* The problem
In the records that follow, find the line with "[cell type report]"; from there, retype every line exactly through the line with "Timing Repair Buffer | 4 | 1.24", which also belongs to the answer.

[Stored data]
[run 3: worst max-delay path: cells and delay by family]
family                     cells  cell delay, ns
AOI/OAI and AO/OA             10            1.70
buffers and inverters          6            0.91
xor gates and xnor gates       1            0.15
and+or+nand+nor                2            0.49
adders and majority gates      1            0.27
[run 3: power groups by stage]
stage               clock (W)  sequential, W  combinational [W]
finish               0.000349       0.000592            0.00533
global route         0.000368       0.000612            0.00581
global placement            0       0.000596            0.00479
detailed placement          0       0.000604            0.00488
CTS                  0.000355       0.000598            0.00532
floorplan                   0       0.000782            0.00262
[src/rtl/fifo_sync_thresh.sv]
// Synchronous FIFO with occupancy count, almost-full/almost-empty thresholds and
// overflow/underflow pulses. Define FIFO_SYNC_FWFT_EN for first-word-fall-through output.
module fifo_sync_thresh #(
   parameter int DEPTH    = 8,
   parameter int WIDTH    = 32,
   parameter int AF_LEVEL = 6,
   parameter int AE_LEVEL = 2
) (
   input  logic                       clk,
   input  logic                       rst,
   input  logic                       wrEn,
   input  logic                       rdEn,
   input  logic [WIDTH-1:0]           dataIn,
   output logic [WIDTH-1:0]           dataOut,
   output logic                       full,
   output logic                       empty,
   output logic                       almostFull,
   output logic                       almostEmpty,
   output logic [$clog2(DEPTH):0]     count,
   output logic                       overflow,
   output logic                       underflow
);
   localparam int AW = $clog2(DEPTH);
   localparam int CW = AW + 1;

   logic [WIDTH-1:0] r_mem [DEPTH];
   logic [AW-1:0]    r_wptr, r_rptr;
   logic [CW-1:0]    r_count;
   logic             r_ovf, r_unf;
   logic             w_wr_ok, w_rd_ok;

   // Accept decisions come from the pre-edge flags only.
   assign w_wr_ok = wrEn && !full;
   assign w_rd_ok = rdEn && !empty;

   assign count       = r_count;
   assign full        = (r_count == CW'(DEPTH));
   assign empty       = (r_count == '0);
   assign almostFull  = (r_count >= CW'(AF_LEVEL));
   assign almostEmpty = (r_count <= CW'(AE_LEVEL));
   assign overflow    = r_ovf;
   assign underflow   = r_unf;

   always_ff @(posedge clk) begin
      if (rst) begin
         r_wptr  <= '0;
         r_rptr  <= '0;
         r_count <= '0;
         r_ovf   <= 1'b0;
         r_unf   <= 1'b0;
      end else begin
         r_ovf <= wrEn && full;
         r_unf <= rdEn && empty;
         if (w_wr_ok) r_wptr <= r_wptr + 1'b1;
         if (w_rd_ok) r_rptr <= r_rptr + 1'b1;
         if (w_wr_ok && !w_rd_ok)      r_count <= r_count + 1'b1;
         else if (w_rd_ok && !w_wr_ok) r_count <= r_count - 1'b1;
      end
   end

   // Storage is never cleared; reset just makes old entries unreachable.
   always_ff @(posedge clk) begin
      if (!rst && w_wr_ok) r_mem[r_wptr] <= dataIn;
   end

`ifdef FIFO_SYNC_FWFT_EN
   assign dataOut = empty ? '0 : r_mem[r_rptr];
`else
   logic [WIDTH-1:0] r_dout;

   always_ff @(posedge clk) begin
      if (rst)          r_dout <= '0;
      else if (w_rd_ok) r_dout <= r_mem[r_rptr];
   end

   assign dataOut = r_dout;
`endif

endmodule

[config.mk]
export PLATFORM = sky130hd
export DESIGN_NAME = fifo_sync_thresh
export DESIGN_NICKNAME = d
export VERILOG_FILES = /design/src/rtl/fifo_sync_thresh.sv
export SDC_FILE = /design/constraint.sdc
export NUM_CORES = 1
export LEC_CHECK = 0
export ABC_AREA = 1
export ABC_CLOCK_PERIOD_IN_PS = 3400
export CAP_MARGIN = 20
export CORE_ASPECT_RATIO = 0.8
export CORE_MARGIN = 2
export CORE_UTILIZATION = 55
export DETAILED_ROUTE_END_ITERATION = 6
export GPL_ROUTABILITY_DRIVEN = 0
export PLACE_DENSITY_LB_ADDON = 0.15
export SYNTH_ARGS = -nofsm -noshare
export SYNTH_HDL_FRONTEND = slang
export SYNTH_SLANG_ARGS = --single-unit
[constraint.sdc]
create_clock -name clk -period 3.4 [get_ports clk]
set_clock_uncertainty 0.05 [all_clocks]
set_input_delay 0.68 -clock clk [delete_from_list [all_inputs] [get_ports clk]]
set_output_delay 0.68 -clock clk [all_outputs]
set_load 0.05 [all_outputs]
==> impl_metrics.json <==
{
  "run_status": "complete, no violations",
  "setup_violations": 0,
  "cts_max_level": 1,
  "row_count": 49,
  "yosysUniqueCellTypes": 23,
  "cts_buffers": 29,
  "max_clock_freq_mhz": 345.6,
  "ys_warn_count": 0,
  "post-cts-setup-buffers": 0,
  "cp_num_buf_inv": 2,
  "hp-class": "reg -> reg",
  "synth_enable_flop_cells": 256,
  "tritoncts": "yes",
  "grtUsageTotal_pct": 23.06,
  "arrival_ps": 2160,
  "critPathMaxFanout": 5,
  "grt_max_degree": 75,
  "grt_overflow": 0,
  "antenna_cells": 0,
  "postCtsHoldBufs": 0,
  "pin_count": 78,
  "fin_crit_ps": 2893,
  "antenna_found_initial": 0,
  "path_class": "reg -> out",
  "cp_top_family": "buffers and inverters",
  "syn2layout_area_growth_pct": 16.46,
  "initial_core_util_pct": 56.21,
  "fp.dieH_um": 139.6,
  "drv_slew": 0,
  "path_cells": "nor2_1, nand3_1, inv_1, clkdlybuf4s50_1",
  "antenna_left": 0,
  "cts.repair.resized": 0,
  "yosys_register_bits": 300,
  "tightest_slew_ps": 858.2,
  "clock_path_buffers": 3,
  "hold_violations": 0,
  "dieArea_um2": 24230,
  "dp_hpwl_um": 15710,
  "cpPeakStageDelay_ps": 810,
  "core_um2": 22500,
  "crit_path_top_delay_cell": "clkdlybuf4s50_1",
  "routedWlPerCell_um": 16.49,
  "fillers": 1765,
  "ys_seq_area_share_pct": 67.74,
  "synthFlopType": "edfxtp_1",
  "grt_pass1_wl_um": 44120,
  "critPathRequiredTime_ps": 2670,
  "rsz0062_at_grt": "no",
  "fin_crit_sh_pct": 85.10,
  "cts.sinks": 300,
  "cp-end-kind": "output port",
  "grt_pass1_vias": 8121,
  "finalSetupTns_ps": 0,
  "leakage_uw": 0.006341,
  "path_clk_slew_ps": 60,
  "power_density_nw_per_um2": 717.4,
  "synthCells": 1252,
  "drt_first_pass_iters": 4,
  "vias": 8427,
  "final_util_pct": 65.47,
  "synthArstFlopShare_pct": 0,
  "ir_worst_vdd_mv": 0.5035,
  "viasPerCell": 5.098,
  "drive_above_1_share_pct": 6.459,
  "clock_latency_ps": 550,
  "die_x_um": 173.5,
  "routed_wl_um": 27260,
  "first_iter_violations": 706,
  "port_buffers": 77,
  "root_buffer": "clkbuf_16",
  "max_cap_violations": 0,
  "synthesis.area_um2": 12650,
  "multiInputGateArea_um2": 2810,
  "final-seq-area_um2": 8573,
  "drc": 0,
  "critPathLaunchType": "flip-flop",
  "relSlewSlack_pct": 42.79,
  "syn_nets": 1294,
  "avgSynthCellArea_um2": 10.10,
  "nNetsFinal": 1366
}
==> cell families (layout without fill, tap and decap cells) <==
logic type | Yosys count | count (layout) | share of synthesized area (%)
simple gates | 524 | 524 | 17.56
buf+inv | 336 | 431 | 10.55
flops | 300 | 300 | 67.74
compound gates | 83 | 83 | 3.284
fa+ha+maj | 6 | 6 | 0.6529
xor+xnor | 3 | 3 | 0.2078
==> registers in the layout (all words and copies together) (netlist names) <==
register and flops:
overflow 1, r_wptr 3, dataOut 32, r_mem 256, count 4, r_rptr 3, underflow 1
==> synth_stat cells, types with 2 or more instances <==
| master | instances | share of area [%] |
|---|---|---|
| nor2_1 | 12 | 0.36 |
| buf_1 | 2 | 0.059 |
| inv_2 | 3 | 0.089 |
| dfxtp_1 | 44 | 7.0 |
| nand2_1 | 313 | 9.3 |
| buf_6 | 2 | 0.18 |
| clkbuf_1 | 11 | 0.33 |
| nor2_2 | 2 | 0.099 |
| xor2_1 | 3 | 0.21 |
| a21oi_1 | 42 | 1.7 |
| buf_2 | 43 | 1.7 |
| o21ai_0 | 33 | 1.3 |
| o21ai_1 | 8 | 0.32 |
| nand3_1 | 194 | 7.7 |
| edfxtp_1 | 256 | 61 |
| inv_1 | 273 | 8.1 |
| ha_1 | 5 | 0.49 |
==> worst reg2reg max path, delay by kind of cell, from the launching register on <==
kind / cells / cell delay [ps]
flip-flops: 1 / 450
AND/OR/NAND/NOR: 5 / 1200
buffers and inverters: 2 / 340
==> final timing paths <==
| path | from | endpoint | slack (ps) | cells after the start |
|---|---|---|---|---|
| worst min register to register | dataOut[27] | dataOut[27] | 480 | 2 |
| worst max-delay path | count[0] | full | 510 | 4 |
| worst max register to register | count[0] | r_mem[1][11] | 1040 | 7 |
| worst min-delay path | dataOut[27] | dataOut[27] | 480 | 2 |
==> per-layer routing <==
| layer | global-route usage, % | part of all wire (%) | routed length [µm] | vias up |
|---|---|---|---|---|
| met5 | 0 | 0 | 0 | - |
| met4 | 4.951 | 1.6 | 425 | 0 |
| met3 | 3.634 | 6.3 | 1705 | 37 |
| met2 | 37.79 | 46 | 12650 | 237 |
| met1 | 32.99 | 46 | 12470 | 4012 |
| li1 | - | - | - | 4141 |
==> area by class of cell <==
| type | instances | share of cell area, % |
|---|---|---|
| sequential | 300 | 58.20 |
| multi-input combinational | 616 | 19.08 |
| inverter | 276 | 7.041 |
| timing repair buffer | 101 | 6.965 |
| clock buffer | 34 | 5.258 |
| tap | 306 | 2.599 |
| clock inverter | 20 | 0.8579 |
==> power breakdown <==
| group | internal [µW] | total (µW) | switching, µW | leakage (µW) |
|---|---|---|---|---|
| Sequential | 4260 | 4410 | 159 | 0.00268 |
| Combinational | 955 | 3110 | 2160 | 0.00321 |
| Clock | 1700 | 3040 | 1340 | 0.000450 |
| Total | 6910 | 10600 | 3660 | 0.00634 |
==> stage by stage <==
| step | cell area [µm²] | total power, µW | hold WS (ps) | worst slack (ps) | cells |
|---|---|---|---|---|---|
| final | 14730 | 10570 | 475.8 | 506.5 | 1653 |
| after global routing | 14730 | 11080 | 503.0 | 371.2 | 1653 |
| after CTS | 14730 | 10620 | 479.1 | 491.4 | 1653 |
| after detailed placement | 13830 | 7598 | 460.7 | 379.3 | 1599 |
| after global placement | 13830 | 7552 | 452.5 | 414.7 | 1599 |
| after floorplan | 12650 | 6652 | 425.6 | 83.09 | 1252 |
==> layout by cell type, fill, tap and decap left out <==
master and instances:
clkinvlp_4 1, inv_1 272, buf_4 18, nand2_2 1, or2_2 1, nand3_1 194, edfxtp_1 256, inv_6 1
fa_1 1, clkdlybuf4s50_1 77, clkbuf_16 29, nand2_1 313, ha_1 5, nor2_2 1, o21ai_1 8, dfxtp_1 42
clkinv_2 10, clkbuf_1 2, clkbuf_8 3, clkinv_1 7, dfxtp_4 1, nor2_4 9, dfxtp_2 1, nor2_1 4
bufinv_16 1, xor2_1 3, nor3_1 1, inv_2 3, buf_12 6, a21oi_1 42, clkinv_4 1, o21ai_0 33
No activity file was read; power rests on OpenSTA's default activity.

==

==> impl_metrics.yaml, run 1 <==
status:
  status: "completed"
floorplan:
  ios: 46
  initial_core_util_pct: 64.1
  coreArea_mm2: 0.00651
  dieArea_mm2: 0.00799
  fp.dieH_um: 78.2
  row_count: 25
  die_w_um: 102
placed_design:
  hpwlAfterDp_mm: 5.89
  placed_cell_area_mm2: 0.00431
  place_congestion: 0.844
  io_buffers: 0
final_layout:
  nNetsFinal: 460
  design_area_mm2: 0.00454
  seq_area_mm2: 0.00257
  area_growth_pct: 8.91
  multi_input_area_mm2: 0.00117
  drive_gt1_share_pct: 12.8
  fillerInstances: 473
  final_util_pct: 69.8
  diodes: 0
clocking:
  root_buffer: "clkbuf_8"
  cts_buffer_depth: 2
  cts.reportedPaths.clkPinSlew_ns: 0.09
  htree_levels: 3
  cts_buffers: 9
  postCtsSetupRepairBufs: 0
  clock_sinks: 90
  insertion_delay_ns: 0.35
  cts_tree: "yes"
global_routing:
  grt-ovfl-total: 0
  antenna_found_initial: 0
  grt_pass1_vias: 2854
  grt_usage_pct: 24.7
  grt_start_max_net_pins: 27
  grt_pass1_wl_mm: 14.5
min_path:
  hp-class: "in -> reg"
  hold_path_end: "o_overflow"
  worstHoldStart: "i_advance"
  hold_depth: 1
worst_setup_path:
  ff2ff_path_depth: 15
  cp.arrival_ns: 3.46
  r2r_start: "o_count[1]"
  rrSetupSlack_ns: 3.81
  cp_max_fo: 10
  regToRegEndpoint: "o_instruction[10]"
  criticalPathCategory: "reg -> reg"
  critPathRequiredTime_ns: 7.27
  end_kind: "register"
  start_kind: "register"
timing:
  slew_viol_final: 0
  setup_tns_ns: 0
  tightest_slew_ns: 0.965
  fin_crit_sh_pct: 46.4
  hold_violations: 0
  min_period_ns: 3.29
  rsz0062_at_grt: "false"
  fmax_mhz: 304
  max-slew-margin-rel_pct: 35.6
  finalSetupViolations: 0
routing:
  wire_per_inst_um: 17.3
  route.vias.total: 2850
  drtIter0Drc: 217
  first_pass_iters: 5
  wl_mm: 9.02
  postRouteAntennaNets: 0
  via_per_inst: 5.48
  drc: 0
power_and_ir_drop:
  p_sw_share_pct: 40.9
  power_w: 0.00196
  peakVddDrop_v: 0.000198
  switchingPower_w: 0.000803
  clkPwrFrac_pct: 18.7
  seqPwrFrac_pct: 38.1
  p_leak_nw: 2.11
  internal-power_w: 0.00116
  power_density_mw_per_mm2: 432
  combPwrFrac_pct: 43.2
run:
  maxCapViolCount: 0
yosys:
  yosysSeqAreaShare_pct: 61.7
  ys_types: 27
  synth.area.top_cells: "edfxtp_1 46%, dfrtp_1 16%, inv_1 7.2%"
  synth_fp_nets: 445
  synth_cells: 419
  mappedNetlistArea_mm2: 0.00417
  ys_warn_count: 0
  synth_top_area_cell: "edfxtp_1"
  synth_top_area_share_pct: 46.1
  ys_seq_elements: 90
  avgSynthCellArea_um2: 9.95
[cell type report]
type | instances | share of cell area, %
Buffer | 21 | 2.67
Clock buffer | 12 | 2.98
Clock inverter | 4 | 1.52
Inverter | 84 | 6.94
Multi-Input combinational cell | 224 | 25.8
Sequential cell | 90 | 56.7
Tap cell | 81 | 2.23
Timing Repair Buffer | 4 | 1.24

* Solution
[cell type report]
type | instances | share of cell area, %
Buffer | 21 | 2.67
Clock buffer | 12 | 2.98
Clock inverter | 4 | 1.52
Inverter | 84 | 6.94
Multi-Input combinational cell | 224 | 25.8
Sequential cell | 90 | 56.7
Tap cell | 81 | 2.23
Timing Repair Buffer | 4 | 1.24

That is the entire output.